目前有很多关于POLG基因CAG-三核苷酸重复与男性不育相关性的研究,但是不同人群的研究得到的却是不一致的结果。因此,本课题研究中国人群男性不育与POLG基因CAG-三核苷酸重复的相关性,并试图得出男性不育与POLG基因CAG-三核苷酸重复相关性的确切结论。本课题同时开展中国不同群体POLG基因CAG-三核苷酸重复分布的检测和男性不育病例组和对照组POLG基因CAG-三核苷酸重复的关联性研究,然后运用Meta分析并结合得到的群体分布结果和病例-对照研究的数据,综合分析男性不育与POLG基因CAG-三核苷酸重复的相关性。一方面,我们对中国6个不同地区的汉族群体的健康个体进行POLG基因CAG-三核苷酸重复基因分型,以得到中国汉族人群POLG基因CAG-三核苷酸重复的分布情况,为男性不育与POLG基因CAG-三核苷酸重复相关性研究提供中国汉族人群的基因背景。同时对中国不同少数民族群体(独龙族、佤族、傈僳族、怒族、白族、撒拉族、藏族、土族、蒙古族和哈尼族爱伲人)的健康个体进行POLG基因CAG-三核苷酸重复基因分型,观察各民族群体中POLG基因CAG-三核苷酸重复的分布特点。另一方面,对367例少/弱精症男性不育患者和323例健康可育正常对照进行POLG基因CAG-三核苷酸重复基因分型,通过病例对照研究分析中国人群少/弱精症男性不育与POLG基因CAG-三核苷酸重复的相关性。最终,通过对比不同群体间POLG基因CAG-三核苷酸重复分布的差异,同时搜集现有报道的关于男性不育与POLG基因CAG-三核苷酸重复相关性的病例对照研究文献设计一个Meta分析,以综合评价POLG基因CAG-三核苷酸重复在男性不育发病中的作用,并分析各项研究间产生不一致结论的原因。
我们的研究结果显示:
中国各群体最普遍的POLG等位基因是(CAG)10,各群体间最主要的POLG基因型为10/10;6个不同地区的汉族群体最主要的突变基因型为10/11,各少数民族最主要的突变基因型为9/10和10/11;在所研究的6个汉族群体中均未发现有POLG基因突变纯合子(not10/not10),而在少数民族群体中检测到POLG基因突变纯合子(not10/not10):独龙族6/6、沧源佤族11/11。在6个不同地区的汉族群体中POLG基因CAG-等位基因频率和基因型频率分布差异没有统计学意义,但是汉族群体与独龙族、沧源佤族、哈尼族爱伲人、撒拉族、福贡怒族、西藏藏族和贡山怒族等群体的等位基因频率分布的差异均有统计学意义,研究的各少数民族群体间的等位基因频率分布差异也有统计学意义。在世界范围内比较发现,各不同种族、民族群体POLG基因CAG-三核苷酸重复的分布有显著差异。
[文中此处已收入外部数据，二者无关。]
[src/verilog/wts_sequencer.sv]
// wake-up and tag-detect sequencer with AXI4-Lite register access
`include "wts_cfg.svh"
module wts_sequencer #(
    parameter int WAKE_DELAY = `WTS_WAKE_DELAY_US * (`WTS_CLK_HZ / 1000000),
    parameter int SLOW_DIV_HI = `WTS_CLK_HZ / `WTS_SLOW_HI_HZ,
    parameter int SLOW_DIV_LO = `WTS_CLK_HZ / `WTS_SLOW_LO_HZ
) (
    // clock and reset
    input wire logic clock,
    input wire logic srst,
    // axi4-lite write address and data
    input wire logic [7:0] s_axi_awaddr,
    input wire logic s_axi_awvalid,
    output logic s_axi_awready,
    input wire logic [31:0] s_axi_wdata,
    input wire logic [3:0] s_axi_wstrb,
    input wire logic s_axi_wvalid,
    output logic s_axi_wready,
    // axi4-lite write response
    output logic [1:0] s_axi_bresp,
    output logic s_axi_bvalid,
    input wire logic s_axi_bready,
    // axi4-lite read
    input wire logic [7:0] s_axi_araddr,
    input wire logic s_axi_arvalid,
    output logic s_axi_arready,
    output logic [31:0] s_axi_rdata,
    output logic [1:0] s_axi_rresp,
    output logic s_axi_rvalid,
    input wire logic s_axi_rready,
    // pins from the host
    input wire logic wake_in_n,
    input wire logic serial_sel_n,
    input wire logic iface_uart_pin,
    // analog front end
    input wire logic carrier_swing,
    input wire logic [5:0] dac_meas,
    // resource controls and state
    output logic slow_osc_en,
    output logic slow_osc_low,
    output logic fast_osc_en,
    output logic dac_en,
    output logic rf_burst_en,
    output logic cmd_ready,
    output logic iface_uart
);
    wts_pkg::wts_state_t state_r, state_nxt;
    logic [3:0] pins_s;
    logic wake_d_r, sel_d_r, swing_d_r;
    logic wake_fall, sel_fall, swing_rise, tick, pin_evt, go_idle;
    logic [31:0] wake_cfg_r, ctrl_cfg_r, timing_r, detect_r;
    logic [7:0] aw_addr_r, reason_r, reason_nxt;
    logic [31:0] w_data_r;
    logic [3:0] w_strb_r;
    logic aw_have_r, w_have_r, cmd_reject_r;
    logic [23:0] cnt_r;
    logic [4:0] burst_cnt_r;
    logic [7:0] swing_cnt_r;
    logic [5:0] dac_data_r;
    logic outside, limit_hit, do_write, settle_done;
    logic [7:0] src, interval, osc_cnt, dac_cnt, thr_lo, thr_hi, swing_lim;
    logic [4:0] limit;

    // field views of the parameter registers
    assign src = wake_cfg_r[7:0];
    assign interval = timing_r[7:0];
    assign osc_cnt = timing_r[15:8];
    assign dac_cnt = timing_r[23:16];
    assign thr_lo = detect_r[7:0];
    assign thr_hi = detect_r[15:8];
    assign swing_lim = detect_r[23:16];
    assign limit = detect_r[24 +: `WTS_LIMIT_BITS];

    // slow periods in n reference periods of (interval + 2) * 256
    function automatic logic [23:0] ref_ticks(input logic [7:0] coeff, input logic [5:0] mult);
        ref_ticks = 24'(({16'h0000, coeff} + 24'h00_0002) * `WTS_REF_TICKS * mult);
    endfunction

    // byte-lane merge for register writes
    function automatic logic [31:0] merge(input logic [31:0] old, input logic [31:0] din,
                                          input logic [3:0] strb);
        merge = old;
        for (int i = 0; i < 4; i++)
            if (strb[i])
                merge[8*i +: 8] = din[8*i +: 8];
    endfunction

    // host pins through two flops
    wts_sync #(.WIDTH(4)) u_sync (
        .clock(clock),
        .srst(srst),
        .pin_in({iface_uart_pin, carrier_swing, serial_sel_n, wake_in_n}),
        .sync_out(pins_s)
    );

    // slow clock, frequency picked by wake-source bits 7:6
    wts_slow_tick #(.DIV_HI(SLOW_DIV_HI), .DIV_LO(SLOW_DIV_LO)) u_tick (
        .clock(clock),
        .srst(srst),
        .run(slow_osc_en),
        .low_freq(slow_osc_low),
        .tick(tick)
    );

    // edge detection on synchronised pins
    always_ff @(posedge clock)
    begin
        if (srst)
        begin
            wake_d_r <= 1'b1;
            sel_d_r <= 1'b1;
            swing_d_r <= 1'b1; // synchroniser resets high, so no false rise
        end
        else
        begin
            wake_d_r <= pins_s[0];
            sel_d_r <= pins_s[1];
            swing_d_r <= pins_s[2];
        end
    end
    assign wake_fall = wake_d_r & ~pins_s[0];
    assign sel_fall = sel_d_r & ~pins_s[1];
    assign swing_rise = ~swing_d_r & pins_s[2];
    // any enabled pin source stops the wait
    assign pin_evt = (src[`WTS_SRC_WAKE_PIN] & wake_fall) | (src[`WTS_SRC_SEL_PIN] & sel_fall);

    // axi write path: address and data in either order
    assign do_write = aw_have_r && w_have_r && !s_axi_bvalid;
    assign go_idle = do_write && aw_addr_r == `WTS_ADDR_COMMAND && state_r == wts_pkg::ST_READY
                     && w_data_r[7:0] == `WTS_CMD_IDLE && w_data_r[15:8] == `WTS_CMD_LEN;
    always_ff @(posedge clock)
    begin
        if (srst)
        begin
            aw_have_r <= 1'b0;
            w_have_r <= 1'b0;
            s_axi_awready <= 1'b0;
            s_axi_wready <= 1'b0;
            s_axi_bvalid <= 1'b0;
            s_axi_bresp <= `WTS_RESP_OKAY;
            aw_addr_r <= 8'h00;
            w_data_r <= 32'h0000_0000;
            w_strb_r <= 4'h0;
        end
        else
        begin
            s_axi_awready <= !aw_have_r && !(s_axi_awvalid && s_axi_awready);
            s_axi_wready <= !w_have_r && !(s_axi_wvalid && s_axi_wready);
            if (s_axi_awvalid && s_axi_awready)
            begin
                aw_have_r <= 1'b1;
                aw_addr_r <= {s_axi_awaddr[7:2], 2'b00};
            end
            if (s_axi_wvalid && s_axi_wready)
            begin
                w_have_r <= 1'b1;
                w_data_r <= s_axi_wdata;
                w_strb_r <= s_axi_wstrb;
            end
            if (do_write)
            begin
                s_axi_bvalid <= 1'b1;
                s_axi_bresp <= (aw_addr_r > `WTS_ADDR_COMMAND) ? `WTS_RESP_SLVERR : `WTS_RESP_OKAY;
            end
            else if (s_axi_bvalid && s_axi_bready)
            begin
                s_axi_bvalid <= 1'b0;
                aw_have_r <= 1'b0;
                w_have_r <= 1'b0;
            end
        end
    end

    // parameter registers and command rejection flag
    always_ff @(posedge clock)
    begin
        if (srst)
        begin
            wake_cfg_r <= 32'h0000_0000;
            ctrl_cfg_r <= 32'h0000_0000;
            timing_r <= 32'h0000_0000;
            detect_r <= 32'h0000_0000;
            cmd_reject_r <= 1'b0;
        end
        else if (do_write)
        begin
            case (aw_addr_r)
                `WTS_ADDR_WAKE_CFG: wake_cfg_r <= merge(wake_cfg_r, w_data_r, w_strb_r) & 32'h00FF_FFFF;
                `WTS_ADDR_CTRL_CFG: ctrl_cfg_r <= merge(ctrl_cfg_r, w_data_r, w_strb_r);
                `WTS_ADDR_TIMING: timing_r <= merge(timing_r, w_data_r, w_strb_r) & 32'h00FF_FFFF;
                `WTS_ADDR_DETECT: detect_r <= merge(detect_r, w_data_r, w_strb_r) & 32'h1FFF_FFFF;
                `WTS_ADDR_COMMAND: cmd_reject_r <= !go_idle;
                default: cmd_reject_r <= cmd_reject_r;
            endcase
        end
    end

    // axi read path with one-cycle answer
    always_ff @(posedge clock)
    begin
        if (srst)
        begin
            s_axi_arready <= 1'b0;
            s_axi_rvalid <= 1'b0;
            s_axi_rdata <= 32'h0000_0000;
            s_axi_rresp <= `WTS_RESP_OKAY;
        end
        else if (s_axi_arvalid && s_axi_arready)
        begin
            s_axi_arready <= 1'b0;
            s_axi_rvalid <= 1'b1;
            s_axi_rresp <= `WTS_RESP_OKAY;
            case ({s_axi_araddr[7:2], 2'b00})
                `WTS_ADDR_WAKE_CFG: s_axi_rdata <= wake_cfg_r;
                `WTS_ADDR_CTRL_CFG: s_axi_rdata <= ctrl_cfg_r;
                `WTS_ADDR_TIMING: s_axi_rdata <= timing_r;
                `WTS_ADDR_DETECT: s_axi_rdata <= detect_r;
                `WTS_ADDR_COMMAND: s_axi_rdata <= 32'h0000_0000;
                `WTS_ADDR_STATUS: s_axi_rdata <= {7'h00, state_r, iface_uart, cmd_reject_r,
                                                  dac_data_r, reason_r};
                default:
                begin
                    s_axi_rdata <= 32'h0000_0000;
                    s_axi_rresp <= `WTS_RESP_SLVERR;
                end
            endcase
        end
        else
        begin
            s_axi_arready <= !s_axi_rvalid || s_axi_rready;
            if (s_axi_rvalid && s_axi_rready)
                s_axi_rvalid <= 1'b0;
        end
    end

    // measurement comparison and burst budget
    assign outside = ({2'b00, dac_meas} > thr_hi) || ({2'b00, dac_meas} < thr_lo);
    assign limit_hit = src[`WTS_SRC_TIMEOUT] && burst_cnt_r == limit;
    assign settle_done = (state_r == wts_pkg::ST_OSC_SETTLE) ? cnt_r >= {16'h0000, osc_cnt}
                                                            : cnt_r >= {16'h0000, dac_cnt};

    // next state and wake reason
    always_comb
    begin
        state_nxt = state_r;
        reason_nxt = reason_r;
        case (state_r)
            wts_pkg::ST_POWERUP:
                if (wake_fall)
                    state_nxt = wts_pkg::ST_WAKING;
            wts_pkg::ST_WAKING:
                if (cnt_r >= 24'(WAKE_DELAY - 1))
                    state_nxt = wts_pkg::ST_READY;
            wts_pkg::ST_READY:
                if (go_idle)
                begin
                    if (wake_cfg_r[23:8] == `WTS_ENTER_HIBERNATE)
                        state_nxt = wts_pkg::ST_HIBERNATE;
                    else if (src[`WTS_SRC_TAG])
                        state_nxt = wts_pkg::ST_OSC_SETTLE;
                    else
                        state_nxt = wts_pkg::ST_SLEEP;
                end
            wts_pkg::ST_HIBERNATE:
                if (wake_fall)
                    state_nxt = wts_pkg::ST_READY;
            wts_pkg::ST_SLEEP:
                if (pin_evt)
                begin
                    state_nxt = wts_pkg::ST_READY;
                    reason_nxt = {3'b000, src[4] & sel_fall, src[3] & wake_fall, 3'b000};
                end
                else if (src[`WTS_SRC_TIMEOUT] && tick
                         && cnt_r + 24'h00_0001 >= ref_ticks(interval, {1'b0, limit} + 6'h01))
                begin
                    state_nxt = wts_pkg::ST_READY;
                    reason_nxt = 8'h01;
                end
            wts_pkg::ST_OSC_SETTLE, wts_pkg::ST_DAC_SETTLE, wts_pkg::ST_BURST,
            wts_pkg::ST_PAUSE:
                if (pin_evt)
                begin
                    state_nxt = wts_pkg::ST_READY;
                    reason_nxt = {3'b000, src[4] & sel_fall, src[3] & wake_fall, 3'b000};
                end
                else if (state_r == wts_pkg::ST_BURST)
                begin
                    if (swing_cnt_r >= swing_lim)
                    begin
                        if (outside)
                        begin
                            state_nxt = wts_pkg::ST_READY;
                            reason_nxt = 8'h02;
                        end
                        else if (limit_hit)
                        begin
                            state_nxt = wts_pkg::ST_READY;
                            reason_nxt = 8'h01;
                        end
                        else
                            state_nxt = wts_pkg::ST_PAUSE;
                    end
                end
                else if (state_r == wts_pkg::ST_PAUSE)
                begin
                    if (tick && cnt_r + 24'h00_0001 >= ref_ticks(interval, 6'h01))
                        state_nxt = wts_pkg::ST_OSC_SETTLE;
                end
                else if (settle_done)
                    state_nxt = (state_r == wts_pkg::ST_OSC_SETTLE) ? wts_pkg::ST_DAC_SETTLE
                                                                    : wts_pkg::ST_BURST;
            default:
                state_nxt = wts_pkg::ST_POWERUP;
        endcase
    end

    // state and wake reason registers
    always_ff @(posedge clock)
    begin
        if (srst)
        begin
            state_r <= wts_pkg::ST_POWERUP;
            reason_r <= 8'h00;
        end
        else
        begin
            state_r <= state_nxt;
            reason_r <= reason_nxt;
        end
    end

    // shared counter: cycles while waking, slow ticks elsewhere
    always_ff @(posedge clock)
    begin
        if (srst || state_nxt != state_r)
            cnt_r <= 24'h00_0000;
        else if (state_r == wts_pkg::ST_WAKING || tick)
            cnt_r <= cnt_r + 24'h00_0001;
    end

    // bursts done in this detection run
    always_ff @(posedge clock)
    begin
        if (srst || state_r == wts_pkg::ST_READY)
            burst_cnt_r <= 5'h00;
        else if (state_r == wts_pkg::ST_BURST && state_nxt == wts_pkg::ST_PAUSE)
            burst_cnt_r <= burst_cnt_r + 5'h01;
    end

    // carrier swings in the current burst and the measurement it leaves
    always_ff @(posedge clock)
    begin
        if (srst)
        begin
            swing_cnt_r <= 8'h00;
            dac_data_r <= 6'h00;
        end
        else if (state_r != wts_pkg::ST_BURST)
            swing_cnt_r <= 8'h00;
        else
        begin
            if (swing_rise && swing_cnt_r < swing_lim)
                swing_cnt_r <= swing_cnt_r + 8'h01;
            if (swing_cnt_r >= swing_lim)
                dac_data_r <= dac_meas;
        end
    end

    // resource enables follow the next state
    always_ff @(posedge clock)
    begin
        if (srst)
        begin
            slow_osc_en <= 1'b0;
            slow_osc_low <= 1'b0;
            fast_osc_en <= 1'b0;
            dac_en <= 1'b0;
            rf_burst_en <= 1'b0;
            cmd_ready <= 1'b0;
            iface_uart <= 1'b0;
        end
        else
        begin
            slow_osc_en <= (state_nxt == wts_pkg::ST_SLEEP && src[`WTS_SRC_TIMEOUT])
                           || (state_nxt inside {wts_pkg::ST_OSC_SETTLE, wts_pkg::ST_DAC_SETTLE,
                                                 wts_pkg::ST_BURST, wts_pkg::ST_PAUSE});
            slow_osc_low <= src[7:6] == 2'b11;
            fast_osc_en <= state_nxt inside {wts_pkg::ST_OSC_SETTLE, wts_pkg::ST_DAC_SETTLE,
                                             wts_pkg::ST_BURST};
            dac_en <= state_nxt inside {wts_pkg::ST_DAC_SETTLE, wts_pkg::ST_BURST};
            rf_burst_en <= state_nxt == wts_pkg::ST_BURST && src[`WTS_SRC_TAG];
            cmd_ready <= state_nxt == wts_pkg::ST_READY;
            if (state_r == wts_pkg::ST_POWERUP && wake_fall)
                iface_uart <= pins_s[3];
        end
    end
endmodule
病例、对照组POLG基因CAG-三核苷酸重复等位基因的分型结果显示,正常对照组和男性不育组中最常见都是(CAG)10等位基因,频率分别为:病例组97.96%,对照组97.52%,POLG基因CAG-三核苷酸重复数在病例组中分布为7、9、10、11和12,对照组中的分布为9、10、11和13。男性不育组和正常对照组最主要的POLG基因型为10/10,该基因型频率分别为:病例组96.46%,对照组95.05%。统计结果显示:病例组和对照组POLG CAG-等位基因和基因型频率分布差异无统计学意义(P=0.588,OR=0.821,95%CI:0.403-1.675和P=0.357,OR=O.705.95%CI:0.334-1.488).我们的结果提示,中国人群男性不育与POLG基因CAG-三核苷酸重复不相关。
基于我们的研究结果,我们搜集现有关于男性不育与POLG基因CAG-三核苷酸重复相关性的病例对照研究报道数据,构建了一个较为周密详尽的Meta分析。本次Meta分析纳入了包括本研究在内的10项相关研究文献,共计包含2680例男性不育病例和1677例正常对照,采用多种遗传比较模式(杂合子比较、纯合子比较、隐性遗传比较、显性遗传比较)对男性不育病例组和正常对照组间POLG基因CAG-三核苷酸重复的分布频率进行定量的综合分析。综合分析研究结果发现,男性不育与POLG基因CAG-三核苷酸重复没有相关性。
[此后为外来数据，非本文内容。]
[src/rtl/mfs_pkg.sv]
// Package for the motor fault shutdown latch: register map, field layout and timing constants.
package mfs_pkg;
	// ==========================================================
	// Register map (byte addresses)
	localparam logic [7:0] CTRL_ADDR = 8'h00;
	localparam logic [7:0] STATUS_ADDR = 8'h04;
	localparam logic [7:0] CONFIG_ADDR = 8'h08;
	// ==========================================================
	// Field positions
	localparam int CTRL_CLEAR_BIT = 0;
	localparam int STAT_THERMAL_BIT = 0;
	localparam int STAT_OC_A_BIT = 1;
	localparam int STAT_OC_B_BIT = 2;
	localparam int STAT_STANDBY_BIT = 3;
	localparam int STAT_BRIDGE_A_BIT = 4;
	localparam int STAT_BRIDGE_B_BIT = 5;
	localparam int CFG_DIV_LSB = 0;
	localparam int CFG_DIV_W = 8;
	// ==========================================================
	// Reset values and timing
	localparam logic [7:0] CFG_DIV_RESET = 8'h0B;
	localparam int OC_MASK_CYCLES = 4;
	localparam logic [1:0] AXI_OKAY = 2'h0;
	localparam logic [1:0] AXI_SLVERR = 2'h2;
	// ==========================================================
	// Excitation mode select
	typedef enum logic [1:0] {
		MODE_STANDBY = 2'h0,
		MODE_TWO_PHASE = 2'h1,
		MODE_ONE_TWO = 2'h2,
		MODE_W_ONE_TWO = 2'h3
	} mfs_mode_t;
	typedef struct packed {
		logic thermal;
		logic [1:0] overcurrent;
		logic standby;
		logic [1:0] bridge_on;
	} mfs_status_t;
endpackage

[src/rtl/mfs_chopper_osc.sv]
// Chopper oscillator tick generator, stopped while the device is in standby.
`timescale 1ns/100ps
module mfs_chopper_osc #(
	parameter int DIV_W = 8
) (
	// Clock and reset
	input wire logic sys_clk,
	input wire logic reset_n,
	// Control
	input wire logic run,
	input wire logic [DIV_W-1:0] half_div,
	// Tick out
	output logic tick
);
	logic [DIV_W-1:0] count;

	// The counter is held at zero while stopped, so the first tick after a restart comes a full period later.
	always_ff @(posedge sys_clk or negedge reset_n) begin
		if (!reset_n) begin
			count <= '0;
			tick <= 1'b0;
		end else if (!run) begin
			count <= '0;
			tick <= 1'b0;
		end else if (count >= half_div) begin
			count <= '0;
			tick <= 1'b1;
		end else begin
			count <= count + 1'b1;
			tick <= 1'b0;
		end
	end
endmodule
我们的研究提示,POLG基因CAG-三核苷酸重复的分布在不同群体间存在较大的不同,中国汉族群体的(CAG)10等位基因频率和10/10基因型频率高于其它群体的频率分布,并且各群体间突变型等位基因和基因型的分布也有差异,我们研究的病例和对照组的频率分布与中国汉族群体的频率分布相符,但差异没有统计学意义。Meta分析显示,男性不育与POLG基因CAG-三核苷酸重复没有相关性。基于以上结果,我们推测,①不同群体间POLG基因CAG-三核苷酸重复分布的遗传背景差异影响着该群体与男性不育的相关性,②POLG基因CAG-三核苷酸的重复次数在不同群体可能有不同的变异范围,超出变异范围的重复次数可能导致疾病的发生,而并非所有变异的重复次数都与疾病的发生相关,③POLG基因CAG-三核苷酸的重复可能只是男性不育的一个微效基因,可能它与基因调控网络中的其它位点相互作用与男性不育相关。因此,我们提出,POLG基因CAG-三核苷酸的重复并不是男性不育易感性的关键位点。但是,鉴于polγ的重要功能,在今后的关于男性不育遗传相关性的研究可考虑从与POLG基因调控相关联的其它基因(如线粒体DNA等)入手,通过基因间的相互作用研究基因与男性不育的相关性。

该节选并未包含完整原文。